Chegando a casa, depois de um dia de trabalho que mereceria a trilha sonora do filme “007- sem tempo para morrer”, a mãe corre, sem saber ao certo o que priorizar. Ela agita-se por entre os cômodos e corredores da casa. Não está sozinha, há mais pessoas na casa com quem ela possa contar, e precisam dela também, mas ela está sem tempo, inclusive para perceber-se como esgotável. O menino liga a TV, mas não o apetece; tenta bater uma bola no quintal, mas não se anima. Olha a correria da mãe, não a identifica muito bem, e tenta um contato:
– Mãe, se eu tivesse uma dúvida muito difícil, uma dúvida difícil até de pensar, você me explicaria?
– Acredito que sim. Filho. E se eu não conseguisse resolvê-la, pelo menos tentaria! Qual é a dúvida?, mas me fale já entrando no banho.
– Você já respondeu, era só essa. Se algum dia eu tiver uma dúvida bem duvidosa mesmo, posso te perguntar, então? É isso.
– Então você não tem dúvida, filho. Era só uma conversa?

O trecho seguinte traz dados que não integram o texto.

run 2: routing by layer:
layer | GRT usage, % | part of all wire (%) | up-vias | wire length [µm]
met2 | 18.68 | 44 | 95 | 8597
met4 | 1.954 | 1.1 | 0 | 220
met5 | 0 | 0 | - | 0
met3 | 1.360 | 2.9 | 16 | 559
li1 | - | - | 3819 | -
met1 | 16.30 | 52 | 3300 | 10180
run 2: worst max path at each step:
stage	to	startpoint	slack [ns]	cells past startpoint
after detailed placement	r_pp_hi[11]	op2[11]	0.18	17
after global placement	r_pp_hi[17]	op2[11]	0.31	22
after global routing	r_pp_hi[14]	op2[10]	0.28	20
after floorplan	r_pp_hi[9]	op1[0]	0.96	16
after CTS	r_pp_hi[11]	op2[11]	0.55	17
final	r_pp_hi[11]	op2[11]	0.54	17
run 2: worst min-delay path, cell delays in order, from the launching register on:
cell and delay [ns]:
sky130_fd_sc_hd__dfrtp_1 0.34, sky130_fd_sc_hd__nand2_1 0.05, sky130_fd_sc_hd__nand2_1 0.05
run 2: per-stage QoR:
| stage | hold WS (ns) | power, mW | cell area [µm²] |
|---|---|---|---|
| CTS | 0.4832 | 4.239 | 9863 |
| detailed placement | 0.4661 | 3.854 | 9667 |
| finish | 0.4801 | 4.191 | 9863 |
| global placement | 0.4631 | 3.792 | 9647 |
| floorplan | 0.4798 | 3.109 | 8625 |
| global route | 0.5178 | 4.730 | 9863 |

– Como não, mãe! Te fiz uma pergunta, você me respondeu. Pronto.
– Pergunta esquisita. Você anda fazendo essas perguntas esquisitas para sua professora? Porque se ela me chamar na escola por conta desse tipo de assunto, menino…

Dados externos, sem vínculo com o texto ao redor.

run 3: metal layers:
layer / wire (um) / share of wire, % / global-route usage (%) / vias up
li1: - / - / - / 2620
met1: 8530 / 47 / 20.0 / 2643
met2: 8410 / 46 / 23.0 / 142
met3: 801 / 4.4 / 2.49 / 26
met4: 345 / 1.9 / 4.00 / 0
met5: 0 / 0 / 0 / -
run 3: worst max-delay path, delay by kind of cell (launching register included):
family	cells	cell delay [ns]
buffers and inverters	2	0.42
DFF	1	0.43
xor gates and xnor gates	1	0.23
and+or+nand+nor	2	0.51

– Mãe, então eu não posso fazer perguntas difíceis pra minha professora? Ela vai ficar brava e você ficará brava, se ela ficar brava comigo?
– Vá tomar banho, querido, pelo amor de Deus!

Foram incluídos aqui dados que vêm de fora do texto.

## config.mk

```make
export PLATFORM = sky130hd
export DESIGN_NAME = fb_rect_fill
export DESIGN_NICKNAME = d
export VERILOG_FILES = /design/src/rtl/fb_pkg.sv /design/src/rtl/fb_addr_gen.sv /design/src/rtl/fb_rect_fill.sv
export SDC_FILE = /design/constraint.sdc
export NUM_CORES = 1
export LEC_CHECK = 0
export ABC_AREA = 1
export CAP_MARGIN = 10
export CORE_MARGIN = 3
export CORE_UTILIZATION = 60
export CTS_CLUSTER_SIZE = 28
export DETAILED_ROUTE_END_ITERATION = 16
export DONT_BUFFER_PORTS = 1
export GPL_TIMING_DRIVEN = 0
export PLACE_DENSITY_LB_ADDON = 0.15
export SETUP_SLACK_MARGIN = 0.5
export SLEW_MARGIN = 20
export SYNTH_ARGS = -nofsm -noshare
export SYNTH_HDL_FRONTEND = slang
export SYNTH_HIERARCHICAL = 1
export SYNTH_SLANG_ARGS = --single-unit
```

## constraint.sdc

```tcl
create_clock -name clk -period 3.9 [get_ports clk]
set_input_delay 0.585 -clock clk [delete_from_list [all_inputs] [get_ports clk]]
set_output_delay 0.585 -clock clk [all_outputs]
set_load 0.02 [all_outputs]
```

– É pra eu parar de falar né, mãe, tá bom, eu paro. Você deve estar cansada. Quando eu acabar de tomar banho, posso jogar no celular?
A mãe cala, afaga o menino, chama-o para uma partida de jogo de tabuleiro, a urgência agora era ele, o resto e correria, poderiam ficar para depois. Depois ela se preocupa com o dever de casa, depois ela organiza o jantar, depois ela dobra as roupas e guarda os sapatos, depois ela descansa, depois ela toma banho, hidrata o cabelo ou lixa suas unhas das mãos. Depois ela começa aquele capítulo do livro novo, depois ela toma um vinho e marca um encontro com as amigas que não vê há tanto tempo, depois ela deita no colo do seu marido para receber carinhos e esticar as costas. Depois, agora ela joga trilha, dominó e damas, para não ter de dormir com o sentimento de ter calado seu filho.
Jogam por pouco mais de uma hora, o menino começou a cochilar e pediu para que ela deitasse ao seu lado. Naquele dia, teve sanduíche no jantar, não teve legumes, suco natural ou outra coisa muito necessária para o desenvolvimento saudável dele. As roupas, bolsas e sapatos não seriam guardados e todos continuariam a sua vida, estranhamente bem.
Os compromissos seriam agendados em outro momento e a sua unha das mãos estavam ótimas e desempenham bem a função de proteger as pontas dos dedos. Ela descansa depois, depois que todos adormecerem, talvez. O fim de semana já estava próximo, mesmo. Era isso.